══ Source records

File: src/hw/rtl/rmj_pkg.sv
`timescale 1ns / 1ps
package rmj_pkg;

    localparam int FIELD_W   = 32;
    localparam int SQ_W      = 64;
    localparam int WIDE_W    = 96;
    localparam int CFG_W     = 16;
    localparam int QUOT_BITS = 32;
    localparam int ROOT_STEPS = 32;
    localparam int IN_W      = 4 * FIELD_W;
    localparam int OUT_W     = 6 * FIELD_W;

    localparam logic [FIELD_W-1:0] POS_MAX = 32'h7FFF_FFFF;
    localparam logic [FIELD_W-1:0] NEG_MIN = 32'h8000_0000;

    typedef struct packed {
        logic [FIELD_W-1:0] pm;
        logic [FIELD_W-1:0] qm;
        logic [SQ_W-1:0]    s;
        logic [WIDE_W-1:0]  pcq;
        logic [WIDE_W-1:0]  ppc;
        logic               neg_p;
        logic               neg_q;
        logic               cross_neg;
        logic               degen;
    } front_t;

    typedef struct packed {
        logic neg_p;
        logic neg_q;
        logic cross_neg;
        logic degen;
    } side_t;

    // magnitude (quotient plus overflow) to signed field, saturating
    function automatic logic [FIELD_W-1:0] to_field(input logic [QUOT_BITS-1:0] q,
                                                    input logic ovf, input logic neg);
        logic [FIELD_W-1:0] f;
        f = '0;
        if (ovf || q != '0) begin
            if (neg) begin
                if (ovf || q > NEG_MIN) f = NEG_MIN;
                else f = FIELD_W'(0) - q;
            end else begin
                if (ovf || q[QUOT_BITS-1]) f = POS_MAX;
                else f = q;
            end
        end
        return f;
    endfunction

endpackage

File: src/hw/rtl/rmj_delay.sv
`timescale 1ns / 1ps
module rmj_delay import rmj_pkg::*; #(
    parameter int W     = 4,
    parameter int DEPTH = 33
) (
    input  logic         aclk,
    input  logic         aresetn,
    input  logic         en,
    input  logic         in_vld,
    input  logic [W-1:0] in_dat,
    output logic         out_vld,
    output logic [W-1:0] out_dat
);

    logic         vld_reg [0:DEPTH-1];
    logic [W-1:0] dat_reg [0:DEPTH-1];

    always_ff @(posedge aclk) begin
        if (!aresetn) begin
            for (int i = 0; i < DEPTH; i++) vld_reg[i] <= 1'b0;
        end else if (en) begin
            vld_reg[0] <= in_vld;
            for (int i = 1; i < DEPTH; i++) vld_reg[i] <= vld_reg[i-1];
        end
    end

    always_ff @(posedge aclk) begin
        if (en) begin
            dat_reg[0] <= in_dat;
            for (int i = 1; i < DEPTH; i++) dat_reg[i] <= dat_reg[i-1];
        end
    end

    assign out_vld = vld_reg[DEPTH-1];
    assign out_dat = dat_reg[DEPTH-1];

endmodule

File: config.mk
export PLATFORM = sky130hd
export DESIGN_NAME = rmj_delay
export DESIGN_NICKNAME = d
export VERILOG_FILES = /design/src/hw/rtl/rmj_pkg.sv /design/src/hw/rtl/rmj_delay.sv
export SDC_FILE = /design/constraint.sdc
export NUM_CORES = 1
export LEC_CHECK = 0
export BUFFER_PORTS_ARGS = -buffer_cell sky130_fd_sc_hd__buf_2
export CORE_UTILIZATION = 68
export CTS_BUF_LIST = sky130_fd_sc_hd__clkbuf_8
export CTS_CLUSTER_SIZE = 14
export DETAILED_ROUTE_END_ITERATION = 10
export PLACE_DENSITY = 0.95
export SKIP_CTS_REPAIR_TIMING = 1
export SKIP_LAST_GASP = 1
export SLEW_MARGIN = 20
export SYNTH_ARGS = -nofsm -noshare
export SYNTH_HDL_FRONTEND = slang
export SYNTH_SLANG_ARGS = --single-unit
export TNS_END_PERCENT = 50
File: constraint.sdc
create_clock -name aclk -period 3.55 [get_ports aclk]
set_input_delay 1.065 -clock aclk [delete_from_list [all_inputs] [get_ports aclk]]
set_output_delay 1.065 -clock aclk [all_outputs]
set_load 0.02 [all_outputs]
==> results.ini, run 1 <==
[grt]
grt_max_degree = 166
grt_pass1_vias = 1832
grt-ovfl-total = 0
grt_pass1_wl_mm = 9.756
track_usage = 0.1739
antenna_found_initial = 0

[timing]
finalHoldViolations = 0
hold_ws_ns = 0.4153
slew_headroom = 0.5016
fmax_mhz = 456.7
setup_slack_ns = 1.360
clock_skew_ns = 0.01023
period_minus_slack_ns = 2.190
grt_setup_unrepaired = false
worstMarginPinSlew_ns = 0.7477
tns_ns = 0
period_share = 0.6168
setup_violations = 0
slew_violations = 0

[min_path]
holdCritPathClass = flop to flop
min_to = dat_reg[1][9]
hold_depth = 0
min_from = dat_reg[1][5]

[finish]
regArea_mm2 = 0.004955
num_antenna_cells = 0
drive_gt1_frac = 0.2939
nNetsFinal = 240
multi_input_area_um2 = 255.2
stdcell_count = 344
fill_cells = 354
syn_to_final_growth_pct = 10.94
largest_reg_flops = 132

[critical_path]
startpoint = aresetn
cpLargestDelayFamily = buffers and inverters
path_cells = buf_2 > or2b_1 > buf_4
crit_required_ns = 3.66
r2r-end = vld_reg[0][26]
cp.depth = 3
crit_buf_inv = 2
r2r_slack_ns = 2.67
cp_slowest_cell = or2b_1
worstSetupPathType = input pin to flop
reg2reg_depth = 1
endpoint_kind = flop
cp_max_fo = 34
start_kind = input pin
arrival_ns = 2.30
max_stage_delay_ns = 0.61
r2r-start = vld_reg[0][25]

[die]
die_w_um = 89.79
coreArea_mm2 = 0.007370
dieArea_mm2 = 0.008061
start_util = 0.7110
die_height_um = 89.79
num_rows = 31
pin_count = 13

[pwr]
sw_frac_of_total = 0.1866
intPower_mw = 2.962
p_seq_frac = 0.632
combPwrFrac = 0.018
power_leakage_nw = 2.116
p_total_mw = 3.641
irDropWorstVdd_v = 0.0003914
switchingPower_mw = 0.6793
power_density_mw_per_mm2 = 626.4
pwr-share-clk = 0.350

[status]
outcome = finished clean

[synth]
syn_nets = 213
yosys_warnings = 0
netlist_area_mm2 = 0.005240
ys_ff_latch = 165
yosysSeqAreaShare = 0.9456
yosysTopAreaCellShare = 0.9456
synth_top_area_cell = edfxtp_1
synth_cell_types = 5
synth_area_leaders = edfxtp_1, and3_2, buf_2
avgSynthCellArea_um2 = 25.56
syn_inst = 205

[clock_tree]
path_clk_slew_ns = 0.08
clkSinkCount = 165
root_buffer = clkbuf_8
cts_tree = yes
worstSkewPairLatency_ns = 0.42
numCtsBuffers = 17
clock_path_buffers = 2
cts_max_level = 4

[detailed_routing]
drtIter0Drc = 122
postRouteWirelength_mm = 6.121
wire_per_inst_um = 17.79
vias = 1841
final_antenna_net_count = 0
dr.pass1.iters = 4
drc = 0
viasPerCell = 5.352

[placed_design]
port-buffer-count = 12
dp.cells = 312
place_hpwl_mm = 2.786
dp_slack_ns = 0.9282
place.gp.congestion = 0.7219

[flow_run]
cap_viol_max_count = 0

-- metrics by stage --
step | util | cell area (µm²)
final | 0.7888 | 5813
after global routing | 0.7888 | 5813
after CTS | 0.7888 | 5813
after detailed placement | 0.7365 | 5428
after global placement | 0.7365 | 5428
after floorplan | - | 5240
-- synthesized netlist by cell type, drive strengths merged --
library cell    n
clkbuf          3
edfxtp        165
and3           33
buf             3
or2b            1
-- kinds of logic (layout without fill, tap and decap cells) --
family | Yosys count | after routing | synth area share
and+or+nand+nor | 34 | 34 | 0.04871
buffers and inverters | 6 | 46 | 0.005729
DFF | 165 | 165 | 0.9456
-- power by group through the flow --
stage / sequential [mW] / combinational [mW] / clock [mW]
after global placement: 2.34 / 0.0618 / 0
after detailed placement: 2.34 / 0.0664 / 0
after CTS: 2.30 / 0.0652 / 1.31
after global routing: 2.31 / 0.0710 / 1.38
final: 2.30 / 0.0651 / 1.27
after floorplan: 2.33 / 0.0209 / 0
-- routing by layer --
| metal | track usage | vias to the layer above | share of wire |
|---|---|---|---|
| met4 | 0.08607 | 0 | 0.014 |
| met5 | 0 | - | 0 |
| met1 | 0.2378 | 923 | 0.46 |
| met3 | 0.06599 | 7 | 0.040 |
| met2 | 0.2513 | 36 | 0.49 |
| li1 | - | 875 | - |
-- cells in the final DEF, fill, tap and decap left out --
cell type   instances
inv_1               6
clkbuf_8           17
clkinv_4            2
clkinv_2            2
buf_12              1
buf_6               1
buf_2              11
clkinv_1            1
clkinvlp_4          1
edfxtp_1          165
buf_4               1
bufinv_16           3
or2b_1              1
and3_2             33
-- final cells by class --
| cell class | instances | share of cell area |
|---|---|---|
| tap | 99 | 0.02131 |
| timing repair buffer | 14 | 0.01614 |
| clock buffer | 17 | 0.04025 |
| sequential | 165 | 0.8523 |
| clock inverter | 15 | 0.02604 |
| multi-input combinational | 34 | 0.04391 |
-- worst max-delay path by stage --
stage,to
after floorplan,vld_reg[0][0]
final,vld_reg[0][24]
after detailed placement,vld_reg[0][23]
after global routing,vld_reg[0][21]
after global placement,vld_reg[0][32]
after CTS,vld_reg[0][25]
No activity file was read; power rests on OpenSTA's default activity.
==> run 2, diff against run 1 <==
Settings changed: CORE_UTILIZATION 68 to 57, PLACE_DENSITY 0.95 to 0.87.
Clock period 3.55 ns to 2 ns, I/O delays scaled along.
==> run 2 against run 1 <==
  * The run now ends with DRC left
  * Wire length shrank 5.9%
  * Combinational power grew 94%
  * Hold slack lost 0.081 ns
  * Die area grew 19%
  * Clock power grew 77%
  * Critical path depth shrank 2
  * Register-to-register slack lost 1.5 ns
  * Global-route usage shrank 3.7 points
  * Via count grew 1.5%
  * Power grew 77%
==> results.ini, run 2 (same netlist as run 1, synthesis figures left out) <==
[pwr]
p_total_mw = 6.452  ; +77%
power_density_mw_per_mm2 = 1101  ; +76%
irDropWorstVdd_v = 0.0006917  ; +77%
power_leakage_nw = 2.110  ; -0.29%

[timing]
worstMarginPinSlew_ns = 0.4291  ; -0.3186 ns
fmax_mhz = 629.2
period_share = 0.7946
slew_violations = 0  ; unchanged
period_minus_slack_ns = 1.589
hold_ws_ns = 0.3346  ; -0.08069 ns
clock_skew_ns = 0.01158  ; +0.001349 ns
slew_headroom = 0.7139  ; +0.2124
grt_setup_unrepaired = false
finalHoldViolations = 0  ; unchanged
setup_slack_ns = 0.4108  ; -0.9496 ns
setup_violations = 0  ; unchanged
tns_ns = 0  ; unchanged

[critical_path]
start_kind = flop
cp_slowest_cell = edfxtp_1
crit_buf_inv = 1  ; -1
path_cells = buf_2
crit_required_ns = 1.40  ; -2.26 ns
worstSetupPathType = flop to primary output
arrival_ns = 0.99  ; -1.31 ns
cpLargestDelayFamily = flip-flops
endpoint_kind = primary output
max_stage_delay_ns = 0.39  ; -0.22 ns
cp_max_fo = 1  ; -97%

[placed_design]
dp_slack_ns = 0.3037  ; -0.6245 ns
place_hpwl_mm = 2.628  ; -5.7%
port-buffer-count = 12  ; unchanged
place.gp.congestion = 0.6508  ; -9.8%
post_dp_cell_area_mm2 = 0.005472  ; +0.81%

[grt]
use_met3 = 0.04939  ; -0.01660
track_usage = 0.1369  ; -0.03703
grt_pass1_wl_mm = 9.315  ; -4.5%
grt_use_met1 = 0.2049  ; -0.03293
grt.busiest_layer = met1
grt_max_degree = 77  ; -54%
met2_usage = 0.1777  ; -0.07360
antenna_found_initial = 0  ; unchanged
grt_pass1_vias = 1734  ; -5.3%
grt-ovfl-total = 0  ; unchanged

[detailed_routing]
vias = 1868  ; +1.5%
wire_per_inst_um = 16.26  ; -8.6%
viasPerCell = 5.277  ; -1.4%
final_antenna_net_count = 0  ; unchanged
drc = 1  ; +1
postRouteWirelength_mm = 5.757  ; -5.9%
drtIter0Drc = 155  ; +27%
dr.pass1.iters = 9  ; +5

[clock_tree]
root_buffer = clkbuf_8
cts_tree = yes
cts_max_level = 4  ; unchanged
worstSkewPairLatency_ns = 0.43  ; about the same
clock_path_buffers = 2  ; unchanged
numCtsBuffers = 17  ; unchanged
clkSinkCount = 165  ; unchanged
path_clk_slew_ns = 0.10  ; +0.02 ns

[die]
num_rows = 34  ; +9.7%
pin_count = 13  ; unchanged
coreArea_mm2 = 0.008806  ; +19%
die_height_um = 97.88  ; +9.0%
die_w_um = 97.88  ; +9.0%
start_util = 0.5951  ; -0.1160
dieArea_mm2 = 0.009580  ; +19%

[finish]
drive_gt1_frac = 0.3252  ; +0.03133
largest_reg_flops = 132  ; unchanged
layout_commonest_cell = edfxtp_1
fin_area_mm2 = 0.005862  ; +0.84%
syn_to_final_growth_pct = 11.87
num_antenna_cells = 0  ; unchanged
nNetsFinal = 241  ; +0.42%
final_cell_mix = edfxtp_1, and3_2, clkbuf_8

[status]
outcome = finished with violations
violations = DRC

[flow_run]
cap_viol_max_count = 0  ; unchanged

[min_path]
holdCritPathClass = input pin to flop

[run 2: stage by stage]
stage / util / cells
floorplan: - / 205
global placement: 0.6213 / 322
detailed placement: 0.6213 / 322
CTS: 0.6657 / 354
global route: 0.6657 / 354
finish: 0.6657 / 354
[run 2: where the power goes]
part / internal, mW / leakage, nW / total, mW / switching, mW
registers: 4.02 / 1.66 / 4.07 / 0.0523
clock network: 0.942 / 0.193 / 2.25 / 1.31
logic: 0.0356 / 0.260 / 0.126 / 0.0904
[run 2: final timing paths]
path / start / endpoint / slack (ns) / cells after the start
max: vld_reg[0][32] / out_vld / 0.41 / 1
min: in_dat[2] / dat_reg[0][2] / 0.33 / 1
min reg2reg: dat_reg[0][13] / dat_reg[0][17] / 0.43 / 0
max reg2reg: vld_reg[0][22] / vld_reg[0][23] / 1.14 / 1
[run 2: per-layer routing]
| layer | up-vias | part of all wire | wire (µm) |
|---|---|---|---|
| met5 | - | 0 | 0 |
| met1 | 949 | 0.51 | 2932 |
| met3 | 2 | 0.039 | 222 |
| met4 | 0 | 0.0021 | 12 |
| met2 | 34 | 0.45 | 2589 |
| li1 | 883 | - | - |
[run 2: area by class of cell]
type                    count  area [µm²]
well taps                 108       135.1
clock buffers              17       234.0
repair buffers             15       126.4
clock inverters            15       156.4
fillers                   512        2944
flip-flops and latches    165        4955
multi-input cells          34       255.2
==> run 3, diff against run 2 <==
Settings changed: CORE_UTILIZATION 57 to 63, PLACE_DENSITY 0.87 to 0.9.
Clock period 2 ns to 1.6 ns, I/O delays scaled along.
==> run 3 against run 2 <==
  * The run now ends clean
  * Non-clock buffer count up 2
  * Combinational power rose by 33%
  * Sequential share of layout area grew 0.54 points
  * Worst setup slack lost 0.26 ns
  * Clock skew decreased by 0.0015 ns
  * Power is 22% higher
  * Largest cell class unchanged
  * Critical endpoint is now out_dat[2]
  * First-iteration DRC count decreased by 28%
  * Via count up 1.5%
==> results.ini, run 3 (same netlist as run 1, synthesis figures left out) <==
[grt]
grt-ovfl-total = 0  ; unchanged
grt_max_degree = 76  ; -1.3%
grt_use_met1 = 0.2486  ; +0.04374
track_usage = 0.1766  ; +0.03974
antenna_found_initial = 0  ; unchanged
grt_pass1_wl_mm = 10.36  ; +11%
grt_pass1_vias = 1923  ; +11%
use_met3 = 0.06911  ; +0.01971
met2_usage = 0.2549  ; +0.07722
grt.busiest_layer = met2

[timing]
finalHoldViolations = 0  ; unchanged
slew_violations = 0  ; unchanged
slew_headroom = 0.5361  ; -0.1779
worstMarginPinSlew_ns = 0.6959  ; +0.2668 ns
setup_violations = 0  ; unchanged
clock_skew_ns = 0.01006  ; -0.001526 ns
period_minus_slack_ns = 1.451
grt_setup_unrepaired = false
fmax_mhz = 689.0
setup_slack_ns = 0.1486  ; -0.2621 ns
hold_ws_ns = 0.2287  ; -0.1060 ns
period_share = 0.9071

[min_path]
holdCritPathClass = input pin to flop
min_from = in_dat[3]

[placed_design]
dp.cells = 318  ; -1.2%
port-buffer-count = 12  ; unchanged
place_hpwl_mm = 3.326  ; +27%
place.gp.congestion = 0.6963  ; +7.0%
dp_slack_ns = -0.02319  ; -0.3269 ns

[pwr]
irDropWorstVdd_v = 0.0008343  ; +21%
power_density_mw_per_mm2 = 1354  ; +23%
power_leakage_nw = 2.112  ; about the same
p_total_mw = 7.888  ; +22%

[critical_path]
r2r-start = vld_reg[0][23]
start_kind = flop
crit_buf_inv = 1  ; unchanged
endpoint_kind = primary output
startpoint = dat_reg[4][2]
arrival_ns = 0.97  ; -0.02 ns
worstSetupPathType = flop to primary output
cp_slowest_cell = edfxtp_1
cp_max_fo = 1  ; unchanged
cpLargestDelayFamily = flip-flops
path_cells = buf_2
max_stage_delay_ns = 0.38  ; about the same
crit_required_ns = 1.12  ; -0.28 ns

[clock_tree]
worstSkewPairLatency_ns = 0.43  ; about the same
path_clk_slew_ns = 0.08  ; -0.02 ns
clock_path_buffers = 2  ; unchanged
numCtsBuffers = 17  ; unchanged
clkSinkCount = 165  ; unchanged
root_buffer = clkbuf_8
cts_tree = yes
cts_max_level = 4  ; unchanged

[finish]
syn_to_final_growth_pct = 11.15
drive_gt1_frac = 0.3004  ; -0.02479
layout_commonest_cell = edfxtp_1
fill_cells = 420  ; -18%
stdcell_count = 345  ; -2.5%
final_cell_mix = edfxtp_1, and3_2, clkbuf_8
nNetsFinal = 243  ; +0.83%
largest_reg_flops = 132  ; unchanged
num_antenna_cells = 0  ; unchanged

[flow_run]
cap_viol_max_count = 0  ; unchanged

[die]
dieArea_mm2 = 0.008686  ; -9.3%
start_util = 0.6643  ; +0.06928
coreArea_mm2 = 0.007888  ; -10%
die_height_um = 93.20  ; -4.8%
pin_count = 13  ; unchanged
num_rows = 32  ; -5.9%
die_w_um = 93.20  ; -4.8%

[detailed_routing]
drtIter0Drc = 112  ; -28%
postRouteWirelength_mm = 6.516  ; +13%
dr.pass1.iters = 4  ; -5
viasPerCell = 5.496  ; +4.1%
vias = 1896  ; +1.5%
final_antenna_net_count = 0  ; unchanged
drc = 0  ; -1
wire_per_inst_um = 18.89  ; +16%

[status]
outcome = finished clean

run 3: changes by cell type in the layout (fill, tap and decap cells not counted):
cell        before  now
bufinv_16        0    2
clkinv_8         2    0
inv_8            5    0
clkinv_2         0    2
clkinvlp_4       2    0
inv_1            0    3
or2b_2           0    1
or2b_1           1    0
inv_6            5    0
clkinv_1         0    2
buf_4            0    1
buf_12           3    4
run 3: path summary, 6_finish.rpt:
kind,endpoint,slack (ns),cells after the start
worst max-delay path,out_dat[2],0.15,1
worst min-delay path,dat_reg[0][3],0.23,1
worst max register to register,vld_reg[0][24],0.71,1
worst min register to register,dat_reg[1][12],0.42,0
run 3: area by class of cell:
cell class	instances	area, µm²	share of cell area
repair buffers	17	153.9	0.02642
clock inverters	10	97.59	0.01676
multi-input cells	34	256.5	0.04404
flip-flops and latches	165	4955	0.8507
clock buffers	17	234.0	0.04017
well taps	102	127.6	0.02191
run 3: report_power, final:
part,internal [mW],switching (mW)
sequential,5.03,0.0740
combinational,0.0512,0.116
clock,1.31,1.30
total,6.39,1.49
run 3: layer usage:
layer / vias to the layer above / wire length, µm
met4: 0 / 100
met3: 9 / 278
met2: 45 / 3021
met5: - / 0
met1: 963 / 3115
li1: 879 / -
run 3: per-stage QoR:
step                  util  TNS, ns  area [µm²]
finish              0.7384        0        5824
floorplan                -        0        5241
global placement    0.6964        0        5493
detailed placement  0.6964  -0.7164        5493
CTS                 0.7384        0        5824
global route        0.7384        0        5824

════

● Task goal
Within the material above, output exactly the lines from the one with "switchingPower_mw = 0.6793" through the one with "yosysTopAreaCellShare = 0.9456", end lines included, and nothing besides.

● Completed task
switchingPower_mw = 0.6793
power_density_mw_per_mm2 = 626.4
pwr-share-clk = 0.350

[status]
outcome = finished clean

[synth]
syn_nets = 213
yosys_warnings = 0
netlist_area_mm2 = 0.005240
ys_ff_latch = 165
yosysSeqAreaShare = 0.9456
yosysTopAreaCellShare = 0.9456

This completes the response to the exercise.